Conflit de La Providence : échec de la conciliation

Le conflit entre l’Hôpital de La Providence, son repreneur Genolier et les syndicats n’est ...
Conflit de La Providence : échec de la conciliation

L'Hôpital de La Providence ne voulait plus voir la tente des grévistes sur son périmètre. L'Hôpital de La Providence ne voulait plus voir la tente des grévistes sur son périmètre.

Le conflit entre l’Hôpital de La Providence, son repreneur Genolier et les syndicats n’est pas prêt de se terminer. Cinq secrétaires syndicaux comparaissaient lundi matin devant la justice neuchâteloise en audience de conciliation.

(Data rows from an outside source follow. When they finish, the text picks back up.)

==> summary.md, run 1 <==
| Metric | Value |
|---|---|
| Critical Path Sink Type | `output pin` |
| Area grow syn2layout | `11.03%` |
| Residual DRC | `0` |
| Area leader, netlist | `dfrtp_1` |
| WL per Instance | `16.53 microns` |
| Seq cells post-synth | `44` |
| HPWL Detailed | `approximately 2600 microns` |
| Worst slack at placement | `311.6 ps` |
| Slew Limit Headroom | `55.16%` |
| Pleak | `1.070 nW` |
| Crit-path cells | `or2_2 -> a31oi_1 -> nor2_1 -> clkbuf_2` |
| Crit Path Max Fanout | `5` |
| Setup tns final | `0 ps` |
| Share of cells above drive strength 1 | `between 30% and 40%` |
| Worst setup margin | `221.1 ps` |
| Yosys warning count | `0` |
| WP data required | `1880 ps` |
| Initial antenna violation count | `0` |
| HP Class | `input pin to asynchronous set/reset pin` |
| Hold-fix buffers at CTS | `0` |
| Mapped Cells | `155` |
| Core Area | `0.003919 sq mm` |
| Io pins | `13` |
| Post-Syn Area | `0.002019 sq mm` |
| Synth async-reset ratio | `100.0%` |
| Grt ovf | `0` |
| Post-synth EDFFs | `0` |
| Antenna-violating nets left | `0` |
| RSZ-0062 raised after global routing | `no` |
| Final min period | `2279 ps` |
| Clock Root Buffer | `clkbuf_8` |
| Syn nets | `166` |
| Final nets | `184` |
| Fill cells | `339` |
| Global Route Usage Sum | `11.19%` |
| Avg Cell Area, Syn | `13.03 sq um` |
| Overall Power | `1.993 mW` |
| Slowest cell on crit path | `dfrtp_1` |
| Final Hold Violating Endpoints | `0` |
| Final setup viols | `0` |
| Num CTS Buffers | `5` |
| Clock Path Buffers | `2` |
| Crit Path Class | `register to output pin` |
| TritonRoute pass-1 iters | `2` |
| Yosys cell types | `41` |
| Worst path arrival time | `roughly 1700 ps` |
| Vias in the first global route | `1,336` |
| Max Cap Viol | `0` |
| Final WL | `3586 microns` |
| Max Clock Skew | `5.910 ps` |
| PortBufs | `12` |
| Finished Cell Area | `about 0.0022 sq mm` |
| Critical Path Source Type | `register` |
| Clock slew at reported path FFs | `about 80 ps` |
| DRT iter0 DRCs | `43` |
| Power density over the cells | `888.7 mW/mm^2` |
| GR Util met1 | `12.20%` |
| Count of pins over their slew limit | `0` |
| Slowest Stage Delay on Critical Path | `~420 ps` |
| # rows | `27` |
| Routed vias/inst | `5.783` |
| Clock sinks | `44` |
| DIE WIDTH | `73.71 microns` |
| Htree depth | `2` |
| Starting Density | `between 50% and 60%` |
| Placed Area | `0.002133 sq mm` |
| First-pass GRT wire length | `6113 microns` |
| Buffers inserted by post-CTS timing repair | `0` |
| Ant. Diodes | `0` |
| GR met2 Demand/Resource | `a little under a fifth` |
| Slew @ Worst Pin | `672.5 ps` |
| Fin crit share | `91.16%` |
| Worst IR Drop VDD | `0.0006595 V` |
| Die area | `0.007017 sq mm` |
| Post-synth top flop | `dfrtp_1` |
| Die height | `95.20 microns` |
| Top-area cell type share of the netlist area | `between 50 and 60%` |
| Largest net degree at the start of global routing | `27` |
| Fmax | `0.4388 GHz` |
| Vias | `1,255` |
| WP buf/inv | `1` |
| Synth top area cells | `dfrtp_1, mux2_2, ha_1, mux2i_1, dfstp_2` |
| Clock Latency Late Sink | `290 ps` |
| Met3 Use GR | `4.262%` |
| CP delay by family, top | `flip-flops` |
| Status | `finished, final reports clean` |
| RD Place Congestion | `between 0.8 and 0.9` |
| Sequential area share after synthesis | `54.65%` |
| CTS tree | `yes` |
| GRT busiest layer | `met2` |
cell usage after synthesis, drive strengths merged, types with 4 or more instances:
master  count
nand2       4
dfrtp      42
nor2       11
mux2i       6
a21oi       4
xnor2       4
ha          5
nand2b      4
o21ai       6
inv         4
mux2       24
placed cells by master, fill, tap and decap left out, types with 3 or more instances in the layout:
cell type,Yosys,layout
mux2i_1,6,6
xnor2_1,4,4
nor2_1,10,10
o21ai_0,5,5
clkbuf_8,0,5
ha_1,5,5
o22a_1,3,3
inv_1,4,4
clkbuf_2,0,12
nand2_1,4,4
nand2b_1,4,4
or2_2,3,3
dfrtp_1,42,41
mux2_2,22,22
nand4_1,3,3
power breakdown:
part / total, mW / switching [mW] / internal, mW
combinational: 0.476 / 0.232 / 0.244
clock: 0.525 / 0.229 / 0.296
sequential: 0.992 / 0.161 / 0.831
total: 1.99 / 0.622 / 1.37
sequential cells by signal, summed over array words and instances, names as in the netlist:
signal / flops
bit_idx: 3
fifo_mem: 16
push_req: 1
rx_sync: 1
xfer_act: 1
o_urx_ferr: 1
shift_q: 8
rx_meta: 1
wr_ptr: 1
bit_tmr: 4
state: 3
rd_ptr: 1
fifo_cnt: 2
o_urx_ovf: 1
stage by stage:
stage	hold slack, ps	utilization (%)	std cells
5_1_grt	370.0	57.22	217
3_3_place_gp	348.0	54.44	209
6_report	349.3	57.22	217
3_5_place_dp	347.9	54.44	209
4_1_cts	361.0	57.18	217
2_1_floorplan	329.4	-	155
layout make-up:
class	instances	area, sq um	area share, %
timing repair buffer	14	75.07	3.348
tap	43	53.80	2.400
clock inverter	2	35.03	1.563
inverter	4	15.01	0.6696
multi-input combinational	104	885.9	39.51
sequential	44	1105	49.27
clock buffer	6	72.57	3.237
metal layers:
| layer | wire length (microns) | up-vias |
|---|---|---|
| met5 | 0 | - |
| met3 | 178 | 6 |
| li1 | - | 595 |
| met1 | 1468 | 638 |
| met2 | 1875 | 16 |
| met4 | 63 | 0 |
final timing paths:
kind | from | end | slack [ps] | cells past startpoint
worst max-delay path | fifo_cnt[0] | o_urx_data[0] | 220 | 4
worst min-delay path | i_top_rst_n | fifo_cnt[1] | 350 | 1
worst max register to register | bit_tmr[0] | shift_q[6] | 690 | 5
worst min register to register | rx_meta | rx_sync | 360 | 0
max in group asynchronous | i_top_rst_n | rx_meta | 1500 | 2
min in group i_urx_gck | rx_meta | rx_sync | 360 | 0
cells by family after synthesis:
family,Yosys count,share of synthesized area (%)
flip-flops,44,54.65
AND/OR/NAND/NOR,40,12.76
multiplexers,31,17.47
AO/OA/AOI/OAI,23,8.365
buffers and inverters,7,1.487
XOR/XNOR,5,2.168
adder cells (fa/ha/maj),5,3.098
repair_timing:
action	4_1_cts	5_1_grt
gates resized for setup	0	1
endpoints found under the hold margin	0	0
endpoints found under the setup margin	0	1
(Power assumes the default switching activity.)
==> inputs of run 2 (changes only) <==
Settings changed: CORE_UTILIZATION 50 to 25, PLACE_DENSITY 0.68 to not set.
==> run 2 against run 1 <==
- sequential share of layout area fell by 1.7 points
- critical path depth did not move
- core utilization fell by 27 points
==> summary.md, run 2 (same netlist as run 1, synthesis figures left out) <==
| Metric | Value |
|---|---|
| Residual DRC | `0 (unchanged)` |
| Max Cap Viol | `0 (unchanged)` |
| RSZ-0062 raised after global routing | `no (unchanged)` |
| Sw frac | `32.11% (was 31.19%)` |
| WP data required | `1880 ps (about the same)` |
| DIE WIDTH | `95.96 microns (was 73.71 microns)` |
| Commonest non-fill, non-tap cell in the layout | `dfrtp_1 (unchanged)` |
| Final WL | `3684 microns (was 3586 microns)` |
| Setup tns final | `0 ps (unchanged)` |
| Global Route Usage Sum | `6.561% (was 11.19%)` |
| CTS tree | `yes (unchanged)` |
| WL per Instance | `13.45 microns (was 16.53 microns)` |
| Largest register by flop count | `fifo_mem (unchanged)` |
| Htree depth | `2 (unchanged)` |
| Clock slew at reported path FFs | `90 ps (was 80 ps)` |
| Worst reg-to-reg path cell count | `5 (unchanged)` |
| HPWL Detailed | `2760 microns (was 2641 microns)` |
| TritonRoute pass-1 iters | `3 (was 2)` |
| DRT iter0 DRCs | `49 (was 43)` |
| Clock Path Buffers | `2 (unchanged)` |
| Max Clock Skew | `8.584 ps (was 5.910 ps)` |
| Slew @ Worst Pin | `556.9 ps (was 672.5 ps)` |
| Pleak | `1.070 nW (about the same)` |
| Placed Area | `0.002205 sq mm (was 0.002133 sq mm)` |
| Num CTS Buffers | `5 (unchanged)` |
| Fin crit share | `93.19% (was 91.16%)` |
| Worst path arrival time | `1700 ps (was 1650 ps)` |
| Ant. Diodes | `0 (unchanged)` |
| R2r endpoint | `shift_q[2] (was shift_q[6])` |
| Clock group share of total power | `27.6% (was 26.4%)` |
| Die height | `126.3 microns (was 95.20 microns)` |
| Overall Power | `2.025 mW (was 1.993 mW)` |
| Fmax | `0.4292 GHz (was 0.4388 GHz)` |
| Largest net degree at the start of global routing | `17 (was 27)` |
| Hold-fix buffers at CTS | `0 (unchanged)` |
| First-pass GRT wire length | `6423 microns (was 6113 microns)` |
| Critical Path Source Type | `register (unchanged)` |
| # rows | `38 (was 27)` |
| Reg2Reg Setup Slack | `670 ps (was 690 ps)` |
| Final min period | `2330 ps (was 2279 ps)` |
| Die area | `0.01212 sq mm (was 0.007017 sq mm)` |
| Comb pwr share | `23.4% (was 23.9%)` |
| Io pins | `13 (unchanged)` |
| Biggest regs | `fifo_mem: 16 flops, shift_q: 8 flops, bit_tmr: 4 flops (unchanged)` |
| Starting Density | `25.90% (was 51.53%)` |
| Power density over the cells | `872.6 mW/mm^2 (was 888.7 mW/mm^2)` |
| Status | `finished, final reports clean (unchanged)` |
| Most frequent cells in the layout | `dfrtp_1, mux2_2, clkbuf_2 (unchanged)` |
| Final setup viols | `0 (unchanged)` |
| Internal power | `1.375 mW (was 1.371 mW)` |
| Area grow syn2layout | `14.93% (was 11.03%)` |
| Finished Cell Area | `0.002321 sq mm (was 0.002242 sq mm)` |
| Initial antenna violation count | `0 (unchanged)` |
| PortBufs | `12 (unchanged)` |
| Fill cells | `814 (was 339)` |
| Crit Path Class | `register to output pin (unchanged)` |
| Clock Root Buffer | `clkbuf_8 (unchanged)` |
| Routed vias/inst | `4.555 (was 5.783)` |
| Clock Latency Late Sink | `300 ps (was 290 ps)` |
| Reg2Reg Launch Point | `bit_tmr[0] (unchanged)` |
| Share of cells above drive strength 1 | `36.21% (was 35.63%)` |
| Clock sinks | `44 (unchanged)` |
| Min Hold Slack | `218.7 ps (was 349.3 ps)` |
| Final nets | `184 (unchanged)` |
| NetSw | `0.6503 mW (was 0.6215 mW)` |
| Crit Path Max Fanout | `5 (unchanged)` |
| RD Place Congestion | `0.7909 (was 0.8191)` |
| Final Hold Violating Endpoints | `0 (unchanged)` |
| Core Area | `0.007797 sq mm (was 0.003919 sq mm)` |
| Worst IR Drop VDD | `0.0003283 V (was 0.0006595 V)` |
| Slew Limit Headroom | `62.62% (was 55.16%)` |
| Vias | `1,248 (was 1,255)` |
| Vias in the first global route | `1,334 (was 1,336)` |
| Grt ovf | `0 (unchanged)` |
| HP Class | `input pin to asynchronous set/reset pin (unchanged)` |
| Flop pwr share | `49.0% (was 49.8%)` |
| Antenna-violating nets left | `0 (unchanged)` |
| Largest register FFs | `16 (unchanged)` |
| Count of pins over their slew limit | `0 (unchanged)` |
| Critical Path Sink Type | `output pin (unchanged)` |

La rencontre s’est soldée par un échec. Quatre des prévenus passeront devant le Tribunal régional du Littoral et du Val-de-Travers au mois de juin. Ils sont accusés de violation de domicile et de diffamation. La procédure a été classée pour la cinquième prévenue.

 

Pas de discussion possible

La juge pénale a ouvert l’audience en demandant aux parties si elles pensaient être en mesure d’avoir une discussion. Au vu de l’issue de l’audience, la réponse est non.

Les syndicats, tout d’abord, estiment qu’ils ne se sont pas rendus coupables de violation de domicile, puisque le piquet de grève fait partie des éléments d’une manœuvre syndicale. Ils estiment par ailleurs avoir subi un préjudice, car la tente et le matériel qu’ils avaient installés dans l’enceinte de l’hôpital ont été séquestrés par le Ministère public pendant plusieurs mois. Ils nient également avoir tenu des propos diffamatoires à l’encontre des plaignants, arguant que leur communication visait les employeurs au sens général du terme et que jamais la Fondation de La Providence ni le groupe Genolier n’ont été expressément cités.

Enfin, et surtout, les prévenus estiment qu’aucune conciliation ne peut avoir lieu tant qu’une issue n’a pas été trouvée dans l’aspect civil du conflit. A savoir, la question de légalité de la grève et des licenciements des grévistes.

 

Excuses exigées

Un avis que ne partage pas la Fondation de La Providence, puisqu’elle a, à plusieurs reprises, exigé que grévistes et syndicats lèvent le camp. En cause, entre autres, leurs banderoles qui affichaient Hôpital fermé.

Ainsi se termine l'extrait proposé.